It's going to be available only in four provinces.

General Motors has decided to dip its toes into the Chinese pickup truck market by planning to introduce the Silverado and Colorado starting next year. The versions destined to be sold in the People’s Republic are going to be assembled in United States and will be commercialized in China through parallel import, but only in select areas of the country.

That’s because the Chinese government has a ban on pickup trucks in most cities in a bid to try and reduce traffic congestion as well as diminish air pollution. Only in the Henan, Hebei, Liaoning, and Yunnan provinces automakers are able to sell pickup trucks following a decision to lift the ban in those areas back in March to try and rejuvenate the domestic pickup truck market.
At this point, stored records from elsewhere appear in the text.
File: config.mk
export PLATFORM = sky130hd
export DESIGN_NAME = tod_clock
export DESIGN_NICKNAME = d
export VERILOG_FILES = /design/src/rtl/tod_pkg.sv /design/src/rtl/tod_regs.sv /design/src/rtl/tod_core.sv /design/src/rtl/tod_clock.sv
export SDC_FILE = /design/constraint.sdc
export NUM_CORES = 1
export LEC_CHECK = 0
export ABC_AREA = 1
export BUFFER_PORTS_ARGS = -buffer_cell sky130_fd_sc_hd__buf_2
export CAP_MARGIN = 20
export CORE_MARGIN = 10
export CORE_UTILIZATION = 50
export CTS_CLUSTER_DIAMETER = 150
export DETAILED_ROUTE_END_ITERATION = 10
export GPL_ROUTABILITY_DRIVEN = 0
export MAX_ROUTING_LAYER = met4
export PLACE_DENSITY = 0.72
export SYNTH_ARGS = -nofsm -noshare
export SYNTH_HDL_FRONTEND = slang
export SYNTH_SLANG_ARGS = --single-unit
File: constraint.sdc
create_clock -name clk -period 8 [get_ports clk]
set_clock_uncertainty 0.1 [all_clocks]
set_input_delay 0.4 -clock clk [delete_from_list [all_inputs] [get_ports clk]]
set_output_delay 0.4 -clock clk [all_outputs]
set_load 0.03 [all_outputs]
File: src/rtl/tod_pkg.sv
package tod_pkg;
  localparam int TOD_SEC_W  = 48;
  localparam int TOD_NS_W   = 30;
  localparam int SEC_LO_W   = 32;
  localparam int SEC_HI_W   = TOD_SEC_W - SEC_LO_W;
  localparam int NS_PER_SEC = 1_000_000_000;
  localparam int WRAP_SPAN  = 16;
  localparam int SUM_W      = TOD_NS_W + 3;

  localparam int ADR_CMD    = 0;
  localparam int ADR_SEC_HI = 1;
  localparam int ADR_SEC_LO = 2;
  localparam int ADR_NS     = 3;

  typedef enum logic [1:0] {
    ACT_IDLE  = 2'd0,
    ACT_SAVE  = 2'd1,
    ACT_LOAD  = 2'd2,
    ACT_DELTA = 2'd3
  } tod_act_e;

  typedef struct packed {
    logic [TOD_SEC_W-1:0] sec;
    logic [TOD_NS_W-1:0]  ns;
  } tod_t;

  typedef logic signed [SUM_W-1:0] ns_sum_t;

  localparam logic [TOD_NS_W-1:0] NEG_CODE_MIN = TOD_NS_W'((1 << TOD_NS_W) - WRAP_SPAN);

  // Running nanoseconds as a signed quantity: the top codes stand for -16..-1.
  function automatic ns_sum_t ns_to_signed(input logic [TOD_NS_W-1:0] ns);
    ns_sum_t v;
    v = $signed({{(SUM_W-TOD_NS_W){1'b0}}, ns});
    if (ns >= NEG_CODE_MIN) v = v - ns_sum_t'(1 << TOD_NS_W);
    return v;
  endfunction

  // Shadow nanoseconds word taken as a two's complement offset.
  function automatic ns_sum_t off_to_signed(input logic [TOD_NS_W-1:0] w);
    return $signed({{(SUM_W-TOD_NS_W){w[TOD_NS_W-1]}}, w});
  endfunction

  function automatic logic sum_carries(input ns_sum_t s);
    return s >= ns_sum_t'(NS_PER_SEC);
  endfunction

  function automatic logic sum_borrows(input ns_sum_t s);
    return s < ns_sum_t'(-WRAP_SPAN);
  endfunction

  // Fold a raw nanosecond sum back into a seconds/nanoseconds pair.
  function automatic tod_t tod_fold(input tod_t t, input ns_sum_t s);
    tod_t r;
    r = t;
    if (sum_carries(s)) begin
      r.sec = t.sec + TOD_SEC_W'(1);
      r.ns  = TOD_NS_W'(s - ns_sum_t'(NS_PER_SEC));
    end else if (sum_borrows(s)) begin
      r.sec = t.sec - TOD_SEC_W'(1);
      r.ns  = TOD_NS_W'(s + ns_sum_t'(NS_PER_SEC));
    end else begin
      r.ns  = TOD_NS_W'(s);
    end
    return r;
  endfunction
endpackage

File: src/rtl/tod_regs.sv
module tod_regs
  import tod_pkg::*;
#(
  parameter int ADDR_W = 3,
  parameter int DATA_W = 32
) (
  input  logic              clk,
  input  logic              rst_n,
  input  logic              reg_we,
  input  logic [ADDR_W-1:0] reg_addr,
  input  logic [DATA_W-1:0] reg_wdata,
  output logic [DATA_W-1:0] reg_rdata,
  input  tod_t              live,
  output tod_t              shadow,
  output tod_act_e          act
);
  logic wr_cmd, wr_hi, wr_lo, wr_ns;
  assign wr_cmd = reg_we && (reg_addr == ADDR_W'(ADR_CMD));
  assign wr_hi  = reg_we && (reg_addr == ADDR_W'(ADR_SEC_HI));
  assign wr_lo  = reg_we && (reg_addr == ADDR_W'(ADR_SEC_LO));
  assign wr_ns  = reg_we && (reg_addr == ADDR_W'(ADR_NS));

  // One-shot action: holds a code for exactly one cycle unless rewritten.
  always_ff @(posedge clk) begin
    if (!rst_n) act <= ACT_IDLE;
    else if (wr_cmd) act <= tod_act_e'(reg_wdata[1:0]);
    else act <= ACT_IDLE;
  end

  always_ff @(posedge clk) begin
    if (!rst_n) begin
      shadow <= '0;
    end else if (act == ACT_SAVE) begin
      shadow <= live;
    end else begin
      if (wr_hi) shadow.sec[TOD_SEC_W-1:SEC_LO_W] <= reg_wdata[SEC_HI_W-1:0];
      if (wr_lo) shadow.sec[SEC_LO_W-1:0]         <= reg_wdata[SEC_LO_W-1:0];
      if (wr_ns) shadow.ns                        <= reg_wdata[TOD_NS_W-1:0];
    end
  end

  always_comb begin
    reg_rdata = '0;
    if (reg_addr == ADDR_W'(ADR_CMD))         reg_rdata = DATA_W'(act);
    else if (reg_addr == ADDR_W'(ADR_SEC_HI)) reg_rdata = DATA_W'(shadow.sec[TOD_SEC_W-1:SEC_LO_W]);
    else if (reg_addr == ADDR_W'(ADR_SEC_LO)) reg_rdata = DATA_W'(shadow.sec[SEC_LO_W-1:0]);
    else if (reg_addr == ADDR_W'(ADR_NS))     reg_rdata = DATA_W'(shadow.ns);
  end
endmodule

File: src/rtl/tod_core.sv
module tod_core
  import tod_pkg::*;
#(
  parameter int INC_NS = 8
) (
  input  logic clk,
  input  logic rst_n,
  input  logic trim_up,
  input  logic trim_dn,
  input  logic do_load,
  input  logic do_delta,
  input  tod_t shadow,
  output tod_t live,
  output logic ns_carry,
  output logic ns_borrow
);
  ns_sum_t trim_adj, delta_adj, step_sum;
  tod_t    next_live;

  always_comb begin
    trim_adj  = $signed({{(SUM_W-1){1'b0}}, trim_up}) - $signed({{(SUM_W-1){1'b0}}, trim_dn});
    delta_adj = do_delta ? off_to_signed(shadow.ns) : '0;
    step_sum  = ns_to_signed(live.ns) + ns_sum_t'(INC_NS) + trim_adj + delta_adj;
    next_live = do_load ? shadow : tod_fold(live, step_sum);
  end

  assign ns_carry  = !do_load && sum_carries(step_sum);
  assign ns_borrow = !do_load && sum_borrows(step_sum);

  always_ff @(posedge clk) begin
    if (!rst_n) live <= '0;
    else live <= next_live;
  end
endmodule

File: src/rtl/tod_clock.sv
module tod_clock
  import tod_pkg::*;
#(
  parameter int INC_NS = 8,
  parameter int ADDR_W = 3,
  parameter int DATA_W = 32
) (
  input  logic              clk,
  input  logic              rst_n,
  input  logic              trim_up,
  input  logic              trim_dn,
  input  logic              reg_we,
  input  logic [ADDR_W-1:0] reg_addr,
  input  logic [DATA_W-1:0] reg_wdata,
  output logic [DATA_W-1:0] reg_rdata,
  output logic [TOD_SEC_W-1:0] tod_sec,
  output logic [TOD_NS_W-1:0]  tod_ns
);
  tod_t     live, shadow;
  tod_act_e act;
  logic     do_save, do_load, do_delta, ns_carry, ns_borrow;

  assign do_save  = (act == ACT_SAVE);
  assign do_load  = (act == ACT_LOAD);
  assign do_delta = (act == ACT_DELTA);

  tod_regs #(.ADDR_W(ADDR_W), .DATA_W(DATA_W)) u_regs (
    .clk(clk), .rst_n(rst_n), .reg_we(reg_we), .reg_addr(reg_addr),
    .reg_wdata(reg_wdata), .reg_rdata(reg_rdata), .live(live),
    .shadow(shadow), .act(act)
  );

  tod_core #(.INC_NS(INC_NS)) u_core (
    .clk(clk), .rst_n(rst_n), .trim_up(trim_up), .trim_dn(trim_dn),
    .do_load(do_load), .do_delta(do_delta), .shadow(shadow),
    .live(live), .ns_carry(ns_carry), .ns_borrow(ns_borrow)
  );

  assign tod_sec = live.sec;
  assign tod_ns  = live.ns;
endmodule

# ---- Yosys cells after proc, flatten, opt, wreduce, memory -nomap -nowiden
# Index checks and enable logic that the tools add are counted.
dict set report word_totals {
  in_bits 40
  out_inout_bits 110
  ff_bits 158
}
dict set report op_classes {
  magnitude_cmp 3
  n_addsub 9
  n_mux 14
  reduce_logical 10
  n_eq_ne 6
}
# cell n
set ops {}
lappend ops {{78-bit two-way mux} 3}
lappend ops {{32-bit two-way mux} 4}
lappend ops {{30-bit two-way mux} 3}
lappend ops {{33-bit adder} 2}
lappend ops {{33-bit two-way mux} 2}
lappend ops {{48-bit by 1-bit adder with 48-bit output (second input constant)} 1}
lappend ops {{48-bit two-way mux} 1}
lappend ops {{48-bit by 1-bit subtractor with 48-bit output (second input constant)} 1}
lappend ops {{33-bit by 5-bit adder with 33-bit output (second input constant)} 1}
lappend ops {{33-bit by 31-bit greater-or-equal comparator with 1-bit output (second input constant)} 1}
lappend ops {{33-bit by 5-bit < comparator with 1-bit output (second input constant)} 1}
lappend ops {{30-bit by 31-bit subtractor with 32-bit output (second input constant)} 1}
lappend ops {{30-bit by 28-bit adder with 30-bit output (second input constant)} 1}
lappend ops {{30-bit greater-or-equal comparator (second input constant)} 1}
lappend ops {{30-bit by 28-bit subtractor with 30-bit output (second input constant)} 1}
lappend ops {{16-bit two-way mux} 1}
lappend ops {{3-bit by 2-bit == test with 1-bit output (second input constant)} 2}
lappend ops {{2-bit nonzero test} 3}
lappend ops {{2-bit == test (second input constant)} 2}
lappend ops {{1-bit logical AND} 4}
lappend ops {{3-bit by 1-bit == test with 1-bit output (second input constant)} 1}
lappend ops {{3-bit logical NOT} 1}
lappend ops {{3-bit nonzero test} 1}
lappend ops {{2-bit by 1-bit == test with 1-bit output (second input constant)} 1}
lappend ops {{2 further kinds} 2}

# ---- Logic depth before layout (Yosys ltp)
dict set report depth {
  word_depth 9
  ltp_mapped 46
}

# ---- Cells and area by module
# A second synthesis with hierarchy kept.
dict set report hier_totals {
  cells_unflattened 2800
  area_unflattened_um2 16472.0
}
# module area_per_inst_um2 instances seq_area_each_um2 cells_each
set by_module_without_submodules {}
lappend by_module_without_submodules {tod_core 11671.2 1 1561.5 2001}
lappend by_module_without_submodules {tod_regs 4783.3 1 1601.5 795}
lappend by_module_without_submodules {tod_clock 17.5 1 0.0 4}

# ---- Worst setup path after synthesis
# No wires, ideal clock.
dict set report synth_path {
  path_kind {input to register}
  start {in trim_up}
  end {reg, netlist name u_core.live[69]}
  path_slack_ns 0.178
  path_stages 43
  setup_time_ns 0.132
  arrival_ns 7.590
  cell_sequence {inv_1 > ha_1 > inv_1 > fa_1 > inv_1 > ha_1 > ha_1 > inv_1 > fa_1 > inv_1 > nand3_1 > nand2_1 > nand2_1 > nand2_1 > xnor2_1 > ha_1 > nand3b_1 > nand2_1 > (+7 left out) > nand2_2 > inv_2 > buf_2 > ha_1 > a21o_1 > a31oi_1 > inv_1 > nand3_1 > nand3_1 > a21oi_1 > inv_1 > a21oi_1 > o21bai_1 > or2_2 > nand3_1 > o21ai_0 > nand2_1 > a21oi_1}
}
dict set report synth_via {
  elab_chain_cells 6
}
# item line_no
set synth_rtl {}
lappend synth_rtl {{start, declared} tod_clock.sv:10} ;# input logic trim_up,
lappend synth_rtl {{1-bit by 1-bit subtractor with 2-bit output (*)} tod_core.sv:21} ;# trim_adj = $signed({{(SUM_W-1){1'b0}}, trim_up}) - $signed({{(SUM_W-1){1'b0}}, trim_dn});
lappend synth_rtl {{33-bit adder (*) (2 in series)} tod_core.sv:23} ;# step_sum = ns_to_signed(live.ns) + ns_sum_t'(INC_NS) + trim_adj + delta_adj;
lappend synth_rtl {{33-bit by 31-bit greater-or-equal comparator with 1-bit output} tod_pkg.sv:45} ;# return s >= ns_sum_t'(NS_PER_SEC);
lappend synth_rtl {{78-bit two-way mux} tod_pkg.sv:56} ;# if (sum_carries(s)) begin
lappend synth_rtl {{78-bit two-way mux} tod_core.sv:24} ;# next_live = do_load ? shadow : tod_fold(live, step_sum);
# Mark *: on every way between the ends. The rest lies on a longest branch, timed or not.
# A chain may end at the register's enable or synchronous reset.

# ---- Worst setup path in the final report
dict set report layout_path {
  start {reg u_regs.act[1]}
  end {reg, netlist name u_core.live[74]}
}
dict set report layout_via {
  elab_chain_cells 6
}
# item line_no
set layout_rtl {}
lappend layout_rtl {{start, declared} tod_regs.sv:15} ;# output tod_act_e act
lappend layout_rtl {{start signal, assigned} tod_regs.sv:26} ;# else if (wr_cmd) act <= tod_act_e'(reg_wdata[1:0]);
lappend layout_rtl {{2-bit == test} tod_clock.sv:25} ;# assign do_delta = (act == ACT_DELTA);
lappend layout_rtl {{33-bit two-way mux} tod_core.sv:22} ;# delta_adj = do_delta ? off_to_signed(shadow.ns) : '0;
lappend layout_rtl {{33-bit adder} tod_core.sv:23}
lappend layout_rtl {{33-bit by 31-bit greater-or-equal comparator with 1-bit output} tod_pkg.sv:45}
lappend layout_rtl {{78-bit two-way mux} tod_pkg.sv:56}
lappend layout_rtl {{78-bit two-way mux} tod_core.sv:24}
# Parallel ways exist; a longest one is shown, timed or not.

==> summary.md <==
| Metric | Value |
|---|---|
| Via count of the first global-routing pass | `16,360` |
| CTS sink count | `158` |
| Simple-Gate Fraction of Synth Area | `33.95%` |
| Least-Margin Pin Slew | `1070 ps` |
| Post-synth EDFFs | `0` |
| Final Setup Violations | `0` |
| Mapped Nets | `between 2,000 and 3,000` |
| Chip width | `195.1 um` |
| Global-route wire length before repair | `86,810 um` |
| Die area | `38,050 sq um` |
| Initial antenna violation count | `0` |
| Synth Instances | `2,548` |
| Overflow after GRT | `0` |
| YS warnings | `0` |
| Largest net degree at the start of global routing | `91` |
| Hold Buf Count CTS | `0` |
| Worst-path clk slew | `roughly 70 ps` |
| Row count | `64` |
| Data arrival, critical path | `7770 ps` |
| Synth unique cells | `48` |
| CTS tree | `yes` |
| VDD IR-drop max | `0.2558 mV` |
| Antenna Cells | `0` |
| Slew headroom | `between 20% and 30%` |
| Maxcap violations | `0` |
| Mean Syn Cell Area | `6.013 sq um` |
| Tot Pwr | `around 6 mW` |
| Wire per inst | `18.18 um` |
| CP max stage cell | `fa_1` |
| Largest family of logic cells by synthesized area | `simple AND/OR/NAND/NOR gates` |
| H-Tree Depth | `4` |
| Predominant post-synthesis flop cell | `dfxtp_1` |
| Post-DP HPWL | `44,170 um` |
| Net count, final | `2,840` |
| RSZ-0062 raised after global routing | `no` |
| Routed Antenna Nets | `0` |
| HP Class | `in2reg` |
| Run status | `finished clean` |
| Max FO, Critical Path | `24` |
| Post-synth ARST share | `0%` |
| Initial Util | `roughly half` |
| Yosys top cell area share | `20.64%` |
| Ranking of synthesized cells by area | `dfxtp_1 (21%), nand2_1 (20%), inv_1 (9.1%)` |
| Worst Setup Start Kind | `register` |
| Iter 0 DRT Violations | `1,747` |
| Most numerous cell in the Yosys netlist | `nand2_1` |
| Vias per cell | `~5.7` |
| Fraction of the mapped netlist area in compound gates | `around 17%` |
| Max-slew violations | `0` |
| Layout cells sized above 1 | `9.625%` |
| Setup Fix Bufs, Post-CTS | `0` |
| Total track usage | `28.68%` |
| Synth cell count leaders | `nand2_1 (822), inv_1 (371), nor2_1 (240), a21oi_1 (159), dfxtp_1 (158)` |
| Seq/Total Area, Yosys | `about 21%` |
| Via count | `17,610` |
| Critical path required time | `~8300 ps` |
| Clk buf depth | `2` |
| Post-Syn Area | `roughly 15,000 sq um` |
| Final Hold Fails | `0` |
| Largest stage delay, worst path | `530 ps` |
| Critical setup path kind | `reg2reg` |
| CTS resizes | `0` |
| Leak Pwr | `8.395 nW` |
| Register bit count reported by yosys | `around 160` |
| Min-delay src | `reg_wdata[1]` |
| DRT Wirelength | `55,750 um` |
| Syn-to-layout area delta | `10.80%` |
| Most used cell, CP | `nand2_1` |
| Fmax | `around 130 MHz` |
| Setup crit start | `u_regs.act[1]` |
| Post-synth top area cell | `dfxtp_1` |
| Total CTS buffers | `17` |
| RR Startpoint | `u_regs.act[1]` |
| Core ar. | `30,430 sq um` |
| Pwr per Cell Area | `362.1 nW/um^2` |
| CTS Root Buffer Type | `clkbuf_16` |
| I/O Pins | `150` |
| Mux cell area share after synthesis | `0%` |
| Die Y | `195.1 um` |
| Tmin final | `7498 ps` |
| Drt pass-1 iters | `6` |
| Final Cycle Share | `93.72%` |
| Setup_tns | `0 ps` |
| IO Port Bufs | `149` |
| XOR/XNOR Fraction of Synth Area | `3.756%` |
| DRC Markers | `0` |
| Post-Synth Adder-Cell Area | `13.29%` |
| Fillers | `3,116` |
| Crit end category | `register` |
| Worst-skew pair later-pin latency | `roughly 450 ps` |
==> logic make-up (layout without fill, tap and decap cells) <==
group / count (synthesis) / after routing
buf+inv: 464 / 586
compound gates: 445 / 445
simple gates: 1274 / 1274
flops: 158 / 158
fa+ha+maj: 143 / 143
xor+xnor: 64 / 64
==> worst max-delay path: cells and delay by family (launching register included) <==
| kind | cells | cell delay, ps |
|---|---|---|
| flops | 1 | 390 |
| xor+xnor | 2 | 310 |
| buf+inv | 7 | 970 |
| compound gates | 4 | 750 |
| fa+ha+maj | 5 | 1920 |
| simple gates | 22 | 2980 |
==> through the flow <==
| step | hold slack (ps) | setup WS, ps | util, % | instances | area, sq um |
|---|---|---|---|---|---|
| after floorplan | 355.2 | 177.8 | - | 2548 | 15320 |
| after global placement | 362.5 | 65.16 | 53.81 | 3033 | 16370 |
| after detailed placement | 368.4 | 32.15 | 53.81 | 3033 | 16370 |
| after CTS | 88.56 | 61.40 | 55.61 | 3065 | 16920 |
| after global routing | 117.8 | 68.27 | 55.79 | 3066 | 16980 |
| final | 94.06 | 502.3 | 55.79 | 3066 | 16980 |
==> final timing paths <==
kind | end | slack [ps] | cells after the start
worst min-delay path | u_regs.act[1] | 90 | 3
worst max-delay path | u_core.live[74] | 500 | 40
worst max register to register | u_core.live[74] | 500 | 40
worst min register to register | u_regs.shadow[47] | 380 | 2
==> area by class of cell <==
cell class              instances  area [sq um]  share of cell area, %
clock buffers                  18         439.2                  2.587
clock inverters                14         110.1                 0.6485
inverters                     386          1454                  8.564
multi-input cells            1926         10400                  61.26
flip-flops and latches        158          3166                  18.65
well taps                     396         495.5                  2.918
repair buffers                168         912.1                  5.373
==> layer usage <==
layer	share of wire, %	wire length, um	global-route usage (%)	up-vias
met5	0	0	-	-
met1	40	22560	35.16	8095
li1	-	-	-	8450
met3	8.1	4501	3.220	185
met2	47	25940	46.66	876
met4	4.9	2743	12.84	0
==> flip-flops by register name, indices dropped and copies added (netlist names) <==
name,cells
u_regs.shadow,78
u_regs.act,2
u_core.live,78
==> power by group <==
part | leakage [nW] | switching [mW] | internal (mW)
registers | 1.30 | 0.292 | 0.968
logic | 6.84 | 2.78 | 1.33
clock network | 0.265 | 0.370 | 0.410
total | 8.40 | 3.44 | 2.71
==> layout by cell type, fill, tap and decap left out, drive strengths merged <==
master and instances:
o221ai 10, or2 12, o21ai 120, clkbuf 18, a21boi 4, o2111ai 1
a211oi 1, nor3 20, a221oi 3, dfxtp 158, a21oi 159, nor2 241
a21o 6, o22ai 3, nand3b 7, nand3 123, a22o 9, o21bai 11
fa 33, nor4 9, and3 2, a311oi 1, ha 110, o31ai 6
a31oi 93, inv 386, buf 168, xnor2 19, xor2 45, clkinvlp 3
clkinv 11, and2 3, o21a 8, o211ai 10, nand2 833, nand4 24
Note: power is estimated with default switching activity, not from simulation.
2017 Ford F-150 Raptor SuperCrew
2017 Ford F-150 Raptor SuperCrew

Besides Chevy and its Silverado and Colorado models, Ford will also have a pickup truck on sale in China starting with 2017 when the F-150 SuperCrew pictured above will be launched together with the Focus RS and the GT supercar. All of them are going to be subjected to an import tax of 25 percent, which means their starting prices will be significantly higher compared to their U.S. counterparts even though the vehicles will be virtually the same.

Nissan is the only global automaker in the world that assembles pickups in China where many companies have joint ventures to cater the local market with exclusive products, including the recently announced BMW 1 Series Sedan. Just last week, Mercedes celebrated the assembly of car number 1,000,000 in China where it’s making the long-wheelbase C- and E-Class models together with the GLA and GLC.

While it’s loosening up the ban on pickup trucks, the Chinese government is also pushing electric vehicles to try and partially solve the problems with pollution. For this reason, the local Ministry of Industry and Information Technology has outlined a roadmap to make changes in the next few years in an attempt to boost sales of EVs to 40 percent of the total market by 2030.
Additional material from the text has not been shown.